Isolation of Bacterial Extracellular Vesicles Using Size-Exclusion Chromatography

Take a size exclusion chromatography or SEC column packed with porous resin beads of defined size. It contains a sample reservoir at the top.

Add phosphate-buffered saline or PBS to equilibrate the column beads, and discard the flow-through.

Load a concentrated bacterial culture filtrate that contains extracellular vesicles or EVs, secreted proteins, and contaminants.

EVs are lipid-based nanovesicles that carry bioactive molecules and are secreted by bacteria.

Once the filtrate enters the beads, add PBS to drive it through the resin bed.

Discard the initial eluate containing large non-vesicular contaminants.

Place a collection tube under the outlet and sequentially add PBS.

Large-sized EVs evade the smaller resin pores, move through the interparticle spaces between the beads, and elute first.

Smaller proteins and contaminants enter the pores, follow longer paths, and elute later.

Collect the early-eluting fractions containing EVs and store them for analysis.

For the isolation of the EVs, perform size exclusion chromatography, or SEC, using a small column with a 10-milliliter bed volume for less than 100 milliliters of starting material and a larger column with a 47-milliliter bed volume for more than 100 milliliters of starting material. Over several hours before the experiment, bring the SEC column and PBS to room temperature, followed by stabilizing the column in a vertical position using a standard laboratory stand and holder. Before connecting to the SEC column, hydrate the sample reservoir by allowing five milliliters of PBS to flow through the frit into a waste container.

Then, unscrew the inlet cap of the column to add two milliliters of PBS to the sample reservoir and carefully connect the reservoir to the column as the PBS is dripping out through the frit. For equilibration of the column, add 47 milliliters of PBS to the sample reservoir, followed by uncapping the bottom of the SEC column. Then, allow all the loaded sample buffer to flow through the column and discard the flow-through.
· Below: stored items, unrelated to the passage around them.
==> src/rtl/player_motion.sv <==
// player_motion: per-frame ball physics for the balance board.
// Tilt inputs are integrated into velocity (UPD_V) and then into position
// (UPD_P) once per frame. Collision flags gathered during the frame block
// motion along the flagged direction. Position is held internally as Q11.4.
module player_motion #(
   parameter logic [10:0] START_X   = 11'd320,
   parameter logic [10:0] START_Y   = 11'd240,
   parameter logic [10:0] X_MIN     = 11'd10,
   parameter logic [10:0] X_MAX     = 11'd629,
   parameter logic [10:0] Y_MIN     = 11'd10,
   parameter logic [10:0] Y_MAX     = 11'd469,
   parameter int          ACC_SHIFT = 6,
   parameter logic [15:0] VMAX      = 16'd64
) (
   input  logic               clk,
   input  logic               rst,
   input  logic               frame_tick,
   input  logic               respawn,
   input  logic signed [10:0] sin_x,
   input  logic signed [10:0] sin_y,
   input  logic [3:0]         collision,
   output logic [10:0]        position_x,
   output logic [10:0]        position_y,
   output logic signed [15:0] vel_x,
   output logic signed [15:0] vel_y,
   output logic               busy,
   output logic               update_done,
   output logic               hit
);

   typedef enum logic [1:0] {
      IDLE  = 2'd0,
      UPD_V = 2'd1,
      UPD_P = 2'd2
   } state_t;

   // Position bounds in Q11.4, widened to 17-bit signed so that an
   // underflowing sum compares as negative instead of wrapping.
   localparam logic signed [16:0] X_LO = $signed({2'b00, X_MIN, 4'b0000});
   localparam logic signed [16:0] X_HI = $signed({2'b00, X_MAX, 4'b0000});
   localparam logic signed [16:0] Y_LO = $signed({2'b00, Y_MIN, 4'b0000});
   localparam logic signed [16:0] Y_HI = $signed({2'b00, Y_MAX, 4'b0000});

   // Tilt to acceleration: sign-extend then arithmetic shift, so negative
   // tilt rounds toward -inf (-1 stays -1).
   function automatic logic signed [16:0] accel(input logic signed [10:0] s);
      logic signed [16:0] ext;
      ext = {{6{s[10]}}, s};
      return ext >>> ACC_SHIFT;
   endfunction

   // Clamp a 17-bit velocity sum into [-VMAX, +VMAX].
   function automatic logic signed [15:0] sat_vel(input logic signed [16:0] v);
      logic signed [16:0] lim;
      logic signed [16:0] nlim;
      lim  = $signed({1'b0, VMAX});
      nlim = -lim;
      if (v > lim)
         return $signed(lim[15:0]);
      else if (v < nlim)
         return $signed(nlim[15:0]);
      else
         return $signed(v[15:0]);
   endfunction

   // True when the velocity points into a blocked direction.
   function automatic logic is_blocked(input logic signed [15:0] v,
                                       input logic pos_blk,
                                       input logic neg_blk);
      return ((v > 16'sd0) && pos_blk) || ((v < 16'sd0) && neg_blk);
   endfunction

   // True when a position sum lies outside [lo, hi].
   function automatic logic out_of_range(input logic signed [16:0] p,
                                         input logic signed [16:0] lo,
                                         input logic signed [16:0] hi);
      return (p < lo) || (p > hi);
   endfunction

   // Limit a position sum to [lo, hi] and return it as unsigned Q11.4.
   function automatic logic [14:0] clamp_pos(input logic signed [16:0] p,
                                             input logic signed [16:0] lo,
                                             input logic signed [16:0] hi);
      logic signed [16:0] r;
      if (p < lo)
         r = lo;
      else if (p > hi)
         r = hi;
      else
         r = p;
      return r[14:0];
   endfunction

   state_t state_q, state_d;

   logic [14:0]        pos_x_q, pos_y_q;
   logic signed [15:0] vel_x_q, vel_y_q;
   logic [3:0]         sticky;
   logic [3:0]         snap_p0;
   logic signed [15:0] vel_x_p1, vel_y_p1;
   logic               blk_x_p1, blk_y_p1;
   logic               done_q, hit_q;

   logic signed [16:0] vsum_x, vsum_y;
   logic signed [15:0] vsat_x, vsat_y;
   logic               blocked_x, blocked_y;
   logic signed [16:0] psum_x, psum_y;

   // State register for the frame update sequence.
   always_ff @(posedge clk or posedge rst) begin
      if (rst)
         state_q <= IDLE;
      else
         state_q <= state_d;
   end

   // Next-state logic: respawn forces IDLE, ticks outside IDLE are dropped.
   always_comb begin
      state_d = state_q;
      if (respawn) begin
         state_d = IDLE;
      end else begin
         case (state_q)
            IDLE:    if (frame_tick) state_d = UPD_V;
            UPD_V:   state_d = UPD_P;
            UPD_P:   state_d = IDLE;
            default: state_d = IDLE;
         endcase
      end
   end

   // Velocity stage arithmetic: accelerate, saturate, then apply blocking.
   always_comb begin
      vsum_x    = $signed({vel_x_q[15], vel_x_q}) + accel(sin_x);
      vsum_y    = $signed({vel_y_q[15], vel_y_q}) + accel(sin_y);
      vsat_x    = sat_vel(vsum_x);
      vsat_y    = sat_vel(vsum_y);
      blocked_x = is_blocked(vsat_x, snap_p0[0], snap_p0[1]);
      blocked_y = is_blocked(vsat_y, snap_p0[2], snap_p0[3]);
   end

   // Position stage arithmetic: integrate the new velocity, signed 17-bit.
   always_comb begin
      psum_x = $signed({2'b00, pos_x_q}) + $signed({vel_x_p1[15], vel_x_p1});
      psum_y = $signed({2'b00, pos_y_q}) + $signed({vel_y_p1[15], vel_y_p1});
   end

   // Collision accumulation, per-frame snapshot, velocity and position update.
   always_ff @(posedge clk or posedge rst) begin
      if (rst) begin
         pos_x_q  <= {START_X, 4'b0000};
         pos_y_q  <= {START_Y, 4'b0000};
         vel_x_q  <= '0;
         vel_y_q  <= '0;
         sticky   <= '0;
         snap_p0  <= '0;
         vel_x_p1 <= '0;
         vel_y_p1 <= '0;
         blk_x_p1 <= 1'b0;
         blk_y_p1 <= 1'b0;
         done_q   <= 1'b0;
         hit_q    <= 1'b0;
      end else if (respawn) begin
         pos_x_q  <= {START_X, 4'b0000};
         pos_y_q  <= {START_Y, 4'b0000};
         vel_x_q  <= '0;
         vel_y_q  <= '0;
         sticky   <= '0;
         blk_x_p1 <= 1'b0;
         blk_y_p1 <= 1'b0;
         done_q   <= 1'b0;
         hit_q    <= 1'b0;
      end else begin
         done_q <= (state_q == UPD_P);
         hit_q  <= (state_q == UPD_P) && (blk_x_p1 || blk_y_p1);

         // A flag present in the tick cycle belongs to the frame being closed.
         if ((state_q == IDLE) && frame_tick) begin
            snap_p0 <= sticky | collision;
            sticky  <= '0;
         end else begin
            sticky  <= sticky | collision;
         end

         if (state_q == UPD_V) begin
            vel_x_p1 <= blocked_x ? 16'sd0 : vsat_x;
            vel_y_p1 <= blocked_y ? 16'sd0 : vsat_y;
            blk_x_p1 <= blocked_x;
            blk_y_p1 <= blocked_y;
         end

         if (state_q == UPD_P) begin
            pos_x_q <= clamp_pos(psum_x, X_LO, X_HI);
            pos_y_q <= clamp_pos(psum_y, Y_LO, Y_HI);
            vel_x_q <= out_of_range(psum_x, X_LO, X_HI) ? 16'sd0 : vel_x_p1;
            vel_y_q <= out_of_range(psum_y, Y_LO, Y_HI) ? 16'sd0 : vel_y_p1;
         end
      end
   end

   assign position_x  = pos_x_q[14:4];
   assign position_y  = pos_y_q[14:4];
   assign vel_x       = vel_x_q;
   assign vel_y       = vel_y_q;
   assign busy        = (state_q == UPD_V) || (state_q == UPD_P);
   assign update_done = done_q;
   assign hit         = hit_q;

endmodule

==> config.mk <==
export PLATFORM = sky130hd
export DESIGN_NAME = player_motion
export DESIGN_NICKNAME = d
export VERILOG_FILES = /design/src/rtl/player_motion.sv
export SDC_FILE = /design/constraint.sdc
export NUM_CORES = 1
export LEC_CHECK = 0
export CAP_MARGIN = 20
export CORE_MARGIN = 10
export CORE_UTILIZATION = 35
export CTS_BUF_LIST = sky130_fd_sc_hd__clkbuf_2
export DETAILED_ROUTE_END_ITERATION = 8
export GPL_TIMING_DRIVEN = 0
export PLACE_DENSITY = 0.65
export SYNTH_ARGS = -nofsm -noshare
export SYNTH_HDL_FRONTEND = slang
export SYNTH_SLANG_ARGS = --single-unit
==> constraint.sdc <==
create_clock -name clk -period 5.1 [get_ports clk]
set_clock_uncertainty 0.05 [all_clocks]
set_input_delay 1.02 -clock clk [delete_from_list [all_inputs] [get_ports clk]]
set_output_delay 1.02 -clock clk [all_outputs]
set_load 0.05 [all_outputs]
Yosys cells after proc, flatten, opt, wreduce, memory -nomap -nowiden

Cells that the tools add are included.

Output and inout bits: 57
Input port bits: 30
Register bits: 108
Word-level logic and storage cells: 82

Equal/unequal tests: 3
Muxes and demuxes: 31
Add/sub/neg operators: 4
Bitwise logic cells: 2
Order comparisons: 12
Reduce and logical (&&, ||, !) cells: 17

Operators with widths:

| cell                                                            | count |
|---|---|
| two-way mux 16 bit                                              | 12 |
| two-way mux 15 bit                                              | 8 |
| adder 16 x 16 -> 17 bit                                         | 2 |
| adder 16 x 5 -> 17 bit                                          | 2 |
| greater-than comparator 17 x 8 -> 1 bit, second input constant  | 2 |
| < comparator 17 x 7 -> 1 bit, second input constant             | 2 |
| < comparator 17 x 9 -> 1 bit, second input constant             | 2 |
| greater-than comparator 16 x 1 -> 1 bit, second input constant  | 2 |
| < comparator 16 x 1 -> 1 bit, second input constant             | 2 |
| greater-than comparator 17 x 14 -> 1 bit, second input constant | 1 |
| greater-than comparator 17 x 15 -> 1 bit, second input constant | 1 |
| two-way mux 4 bit                                               | 2 |
| logical AND 1 bit                                               | 6 |
| logical OR 1 bit                                                | 6 |
| two-way mux 1 bit                                               | 6 |
| two-way mux 2 bit                                               | 2 |
| bitwise OR 4 bit                                                | 1 |
| case mux 2 bit (2 select lines)                                 | 1 |
| AND reduction 2 bit                                             | 2 |
| nonzero test 2 bit                                              | 2 |
| inequality test 3 bit, second input constant                    | 1 |
| equality test 2 x 1 -> 1 bit, second input constant             | 1 |
| equality test 2 bit, second input constant                      | 1 |
| zero test 2 bit                                                 | 1 |
| inverter 1 bit                                                  | 1 |

Depth between registers and ports, before layout

Word-level depth: 9
Depth in mapped cells: 12
Mapped depth without buffers: 12

Least setup slack after synthesis

Ideal clock, no wire load.

Path kind: input to register
From: in sin_x[6]
To: reg vel_x_p1[6]
Stages: 12
Arrival: 3512 ps
Data required time: 4907 ps
Setup slack: 1394 ps
Library setup time: 143 ps
Path through: ha_1 > inv_1 > fa_1 > and2b_1 > o211ai_4 > a21oi_4 > a211oi_1 > a211o_1 > a2111oi_0 > or3b_1 > o41ai_4 > a22oi_1

Cells in the longest elaborated chain, start to end: 8
Elaborated cells between the ends (all ways): 11
Classes of those cells: 1 x add/sub; 4 x order compare; 3 x mux; 3 x reduce/logical

Ends and longest elaborated chain:

| item                                                                                    | RTL line | source |
|---|---|---|
| start, declared                                                                         | 19       | `input logic signed [10:0] sin_x,` |
| adder 16 x 5 -> 17 bit *                                                                | 134      | `vsum_x = $signed({vel_x_q[15], vel_x_q}) + accel(sin_x);` |
| < comparator 17 x 7 -> 1 bit                                                            | 60       | `else if (v < nlim)` |
| two-way mux 16 bit                                                                      | 60       |  |
| two-way mux 16 bit *                                                                    | 58       | `if (v > lim)` |
| greater-than comparator 16 x 1 -> 1 bit or < comparator 16 x 1 -> 1 bit (tied branches) | 70       | `return ((v > 16'sd0) && pos_blk) \|\| ((v < 16'sd0) && neg_blk);` |
| logical AND 1 bit                                                                       | 70       |  |
| logical OR 1 bit                                                                        | 70       |  |
| two-way mux 16 bit *                                                                    | 186      | `vel_x_p1 <= blocked_x ? 16'sd0 : vsat_x;` |
| end signal, assigned                                                                    | 186      |  |
| end, declared                                                                           | 100      | `logic signed [15:0] vel_x_p1, vel_y_p1;` |

Mark *: on every way between the ends. The rest lies on a longest branch, timed or not.
A chain may end at the register's enable or synchronous reset.

Worst setup path after layout

From: in sin_x[10]
To: reg vel_x_p1[3]

Same word-level chain as after synthesis.

==> qor.csv <==
stage,metric,value,unit
logic_synthesis,Commonest cells post-synth,"102 x sky130_fd_sc_hd__dfrtp_1, 66 x sky130_fd_sc_hd__ha_1, 66 x sky130_fd_sc_hd__nor2_1",
logic_synthesis,main combinational cell family by area after synthesis,compound AO/OA/AOI/OAI gates,
logic_synthesis,number of unique standard cell types used by synthesis,93,
grt,via count of the first global-routing pass,6991,
placement,total of buffers placed on input and output ports,73,
logic_synthesis,multiplexer share of the synthesized area,0.982,%
logic_synthesis,xor and xnor area share after synthesis,4.02,%
logic_synthesis,biggest area consumer among synthesized cells,sky130_fd_sc_hd__dfrtp_1,
logic_synthesis,synthesized area per cell,9.34,um^2
timing,upper clock frequency limit,241,MHz
clocking,clock slew at the register clock pins of the worst setup and hold paths,0.28,ns
timing,total count of hold-check failures in the final report,0,
clocking,CTS Hold Buffers Added,0,
floorplanning,DIE HEIGHT,174,um
route,drt via density,5.53,
timing,slew at the pin with the worst max-slew slack,0.781,ns
status,result of the run,"complete, no violations",
logic_synthesis,total nets after synthesis,987,
floorplanning,area of the core,23400,um^2
logic_synthesis,total standard cell area after synthesis,8280,um^2
setup_path,type of element launching the critical path,primary input,
setup_path,maximum fanout along the worst path,12,
clocking,sink count of the clock tree,108,
layout,count of nets after finishing,1073,
setup_path,critical path endpoint category,flop,
floorplanning,die area,30200,um^2
layout,synth-to-layout area growth,15.2,%
clocking,clock tree buffer depth,2,
logic_synthesis,fraction of the yosys area taken by sequential cells,32.7,%
clocking,Resized Gates After CTS,0,
timing,number of max-slew violations in the final report,0,
setup_path,signal arrival time at the worst endpoint,4.72,ns
route,final wirelength,22800,um
clocking,clock root buffer master,sky130_fd_sc_hd__clkbuf_2,
setup_path,Buffers & Inverters on Critical Path,1,
placement,HPWL Detailed,17900,um
timing,RSZ-0062 raised after global routing,false,
power,total chip power,2420,uW
power,power density over the cells,254,nW/um^2
route,drt drc,0,
grt,largest net degree at the start of global routing,69,
setup_path,Setup Crit Path Kind,primary input to flop,
clocking,clock tree from TritonCTS,done,
setup_path,data required time of the worst path,5.67,ns
layout,layout cells sized above 1,8.69,%
logic_synthesis,fraction of registers with async set or reset after synthesis,100,%
timing,final-report setup violation count,0,
floorplanning,Boundary Pins,87,
grt,antenna violations before repair,1,
power,Static Leakage,0.00432,uW
route,DRT antenna net count,0,
setup_path,cell breakdown of the critical path,"clkdlybuf4s50_1, ha_1, nand2_1, o31ai_2, nand4_1, a22o_1, xor2_1, o2111ai_1, o41a_1, a21oi_2, a32o_1",
placement,number of instances in the placed design,1280,
clocking,Clock Latency Late Sink,0.65,ns
logic_synthesis,prevailing post-synth register cell,sky130_fd_sc_hd__dfrtp_1,
power,worst IR drop on VDD,114,uV
grt,global-route congestion overflow total,0,
logic_synthesis,most common cell in the netlist,sky130_fd_sc_hd__dfrtp_1,
logic_synthesis,"share of synthesized cell area in and, or, nand and nor gates",15.0,%
route,via count of the routed design,7172,
layout,count of non-filler cells in the finished layout,1298,
setup_path,CP max stage delay,0.71,ns
grt,Tot GR Track Use,15.0,%
logic_synthesis,complex-gate fraction of the synthesized area,30.9,%
run,max capacitance violation total,0,
placement,last weighted congestion value of the routability-driven placer,0.914,
logic_synthesis,adder-cell area share of the yosys netlist,10.9,%
route,first-pass iteration count of the detailed router,5,
timing,normalized max-slew margin,46.6,%
grt,first-pass GRT wire length,37600,um
hold_path,type of the tightest min-delay check,flop to flop,
timing,"Min Clock Period, post-route",4.15,ns
clocking,number of buffers inserted to repair setup after CTS,0,
floorplanning,initial core utilization,35.4,%
logic_synthesis,flip-flop and latch count after synthesis,108,
route,final routed wire length divided by cell count,17.6,um
timing,share of the clock period used by the worst path after layout,81.4,%
clocking,total CTS buffers,9,
clocking,maximum level of the CTS H-tree,3,
route,number of DRC markers after the initial detailed-route iteration,578,
layout,count of fill cells added during filler insertion,2366,
logic_synthesis,number of synthesized flops with an enable pin,0,
setup_path,cell type of the slowest stage on the worst timing path,sky130_fd_sc_hd__clkdlybuf4s50_1,
logic_synthesis,"Warnings, synthesis",0,
logic_synthesis,synth top area cells,"sky130_fd_sc_hd__dfrtp_1 31%, sky130_fd_sc_hd__ha_1 10%, sky130_fd_sc_hd__a22o_1 5.4%",
floorplanning,die width,174,um
logic_synthesis,post-synth top area share,30.8,%
floorplanning,number of standard-cell rows in the floorplan,56,
logic_synthesis,Post-Synthesis Cells,887,
setup_path,"Largest delay share family, worst path",compound AO/OA/AOI/OAI gates,
-- per-layer routing --
metal	part of all wire (%)	global-route usage, %	up-vias
met5	0	0	-
met4	1.6	4.24	0
met3	4.4	2.72	23
met2	44	23.2	158
met1	50	20.8	3459
li1	-	-	3532
-- area by class of cell --
class                   instances  area (um^2)  area share [%]
diodes                          1         2.50          0.0262
plain buffers                  53          304            3.19
clock buffers                  10         50.0           0.525
clock inverters                 6         37.5           0.394
inverters                      40          153            1.60
multi-input cells             686         5120            53.6
flip-flops and latches        108         2710            28.4
well taps                     319          399            4.18
repair buffers                 75          766            8.03
-- worst min-delay path, delay by kind of cell, from the launching register on --
family / cells / cell delay (ns)
flops: 1 / 0.39
simple gates: 2 / 0.14
-- registers in the layout, indices dropped and copies added, names as in the netlist --
| signal | flops |
|---|---|
| blk_x_p1 | 1 |
| blk_y_p1 | 1 |
| hit | 1 |
| pos_x_q | 15 |
| pos_y_q | 15 |
| snap_p0 | 4 |
| state_q | 2 |
| sticky | 4 |
| update_done | 1 |
| vel_x | 16 |
| vel_x_p1 | 16 |
| vel_y | 16 |
| vel_y_p1 | 16 |
-- stage by stage --
stage / setup slack (ns) / area (um^2) / utilization, % / setup TNS (ns) / hold WS (ns)
floorplan: 1.19 / 8280 / - / 0 / 0.394
global placement: -0.460 / 9410 / 40.2 / -46.27 / 0.408
CTS: 0.992 / 9530 / 40.7 / 0 / 0.489
detailed placement: 0.302 / 9440 / 40.3 / 0 / 0.434
global route: 0.788 / 9540 / 40.8 / 0 / 0.528
finish: 0.948 / 9540 / 40.8 / 0 / 0.491
-- kinds of logic after synthesis --
logic type	after synthesis
AO/OA/AOI/OAI	328
XOR/XNOR	38
adder cells (fa/ha/maj)	70
buffers and inverters	93
flip-flops	108
multiplexers	8
AND/OR/NAND/NOR	242
-- cells in the final DEF, fill, tap and decap left out, types with 5 or more instances in the layout --
master	synthesis	final
sky130_fd_sc_hd__a211o_1	10	10
sky130_fd_sc_hd__or3_1	8	8
sky130_fd_sc_hd__o21ai_1	13	13
sky130_fd_sc_hd__a21oi_1	50	50
sky130_fd_sc_hd__clkbuf_1	22	22
sky130_fd_sc_hd__xor2_1	17	17
sky130_fd_sc_hd__a221oi_1	5	5
sky130_fd_sc_hd__and2_1	10	10
sky130_fd_sc_hd__nand3b_1	5	5
sky130_fd_sc_hd__nand2b_1	14	14
sky130_fd_sc_hd__inv_1	40	39
sky130_fd_sc_hd__a22o_1	51	51
sky130_fd_sc_hd__a41oi_1	6	6
sky130_fd_sc_hd__a32o_1	7	7
sky130_fd_sc_hd__nand4_1	8	8
sky130_fd_sc_hd__nor3_1	13	13
sky130_fd_sc_hd__and3_1	6	6
sky130_fd_sc_hd__a31oi_1	9	9
sky130_fd_sc_hd__clkbuf_2	0	10
sky130_fd_sc_hd__o21ai_0	30	30
sky130_fd_sc_hd__a211oi_1	17	17
sky130_fd_sc_hd__dfstp_2	6	6
sky130_fd_sc_hd__nor2_1	66	66
sky130_fd_sc_hd__ha_1	66	66
sky130_fd_sc_hd__mux2i_1	7	7
sky130_fd_sc_hd__nand2_1	54	54
sky130_fd_sc_hd__buf_2	6	6
sky130_fd_sc_hd__clkdlybuf4s50_1	0	73
sky130_fd_sc_hd__nand3_1	20	20
sky130_fd_sc_hd__o21a_1	13	13
sky130_fd_sc_hd__nor2b_1	7	7
sky130_fd_sc_hd__xnor2_1	21	21
sky130_fd_sc_hd__o211ai_1	5	5
sky130_fd_sc_hd__dfrtp_1	102	102
sky130_fd_sc_hd__a21o_1	38	38
sky130_fd_sc_hd__buf_4	22	22
-- where the power goes --
part           internal [uW]  total [uW]  switching (uW)  leakage (uW)
Clock                   66.0         367             301     0.0000578
Sequential               937        1030            94.1       0.00145
Combinational            402        1030             625       0.00281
After loading two milliliters of the sample onto the sample reservoir, allow the sample to enter the column completely and collect the flow-through. Immediately add PBS to the sample reservoir at a volume of 14.25 milliliters minus the sample volume to allow the solution to flow through the column, while discarding the amount equal to the column void volume. Next, position a two-milliliter low-binding microtube directly below the SEC column to collect the first flow-through or fraction one after allowing two milliliters of PBS to run through the column.

Continue to add two milliliters of PBS to the sample reservoir to collect each subsequent fraction. Store the collected fractions at four degrees Celsius for short term storage or minus 80 degrees Celsius for long term storage.